╔══
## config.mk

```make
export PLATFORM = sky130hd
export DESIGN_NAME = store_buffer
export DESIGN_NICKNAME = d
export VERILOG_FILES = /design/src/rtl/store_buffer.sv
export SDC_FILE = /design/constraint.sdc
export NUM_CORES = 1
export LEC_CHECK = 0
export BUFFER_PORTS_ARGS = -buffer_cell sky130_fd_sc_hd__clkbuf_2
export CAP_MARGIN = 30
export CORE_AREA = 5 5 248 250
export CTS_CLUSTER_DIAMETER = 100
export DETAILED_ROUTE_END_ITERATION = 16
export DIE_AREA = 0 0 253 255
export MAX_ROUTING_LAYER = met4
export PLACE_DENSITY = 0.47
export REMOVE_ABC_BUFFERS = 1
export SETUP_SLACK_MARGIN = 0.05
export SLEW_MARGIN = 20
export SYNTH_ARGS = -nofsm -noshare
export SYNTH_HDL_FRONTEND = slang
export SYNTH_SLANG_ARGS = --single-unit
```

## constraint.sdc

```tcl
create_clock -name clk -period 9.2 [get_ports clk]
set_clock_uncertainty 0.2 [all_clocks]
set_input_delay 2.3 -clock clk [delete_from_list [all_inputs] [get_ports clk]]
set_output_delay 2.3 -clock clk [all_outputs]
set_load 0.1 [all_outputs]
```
╚══
**Your instructions**
Copy every record again, keeping each word unchanged.

**Solution to this problem**
## config.mk

```make
export PLATFORM = sky130hd
export DESIGN_NAME = store_buffer
export DESIGN_NICKNAME = d
export VERILOG_FILES = /design/src/rtl/store_buffer.sv
export SDC_FILE = /design/constraint.sdc
export NUM_CORES = 1
export LEC_CHECK = 0
export BUFFER_PORTS_ARGS = -buffer_cell sky130_fd_sc_hd__clkbuf_2
export CAP_MARGIN = 30
export CORE_AREA = 5 5 248 250
export CTS_CLUSTER_DIAMETER = 100
export DETAILED_ROUTE_END_ITERATION = 16
export DIE_AREA = 0 0 253 255
export MAX_ROUTING_LAYER = met4
export PLACE_DENSITY = 0.47
export REMOVE_ABC_BUFFERS = 1
export SETUP_SLACK_MARGIN = 0.05
export SLEW_MARGIN = 20
export SYNTH_ARGS = -nofsm -noshare
export SYNTH_HDL_FRONTEND = slang
export SYNTH_SLANG_ARGS = --single-unit
```

## constraint.sdc

```tcl
create_clock -name clk -period 9.2 [get_ports clk]
set_clock_uncertainty 0.2 [all_clocks]
set_input_delay 2.3 -clock clk [delete_from_list [all_inputs] [get_ports clk]]
set_output_delay 2.3 -clock clk [all_outputs]
set_load 0.1 [all_outputs]
```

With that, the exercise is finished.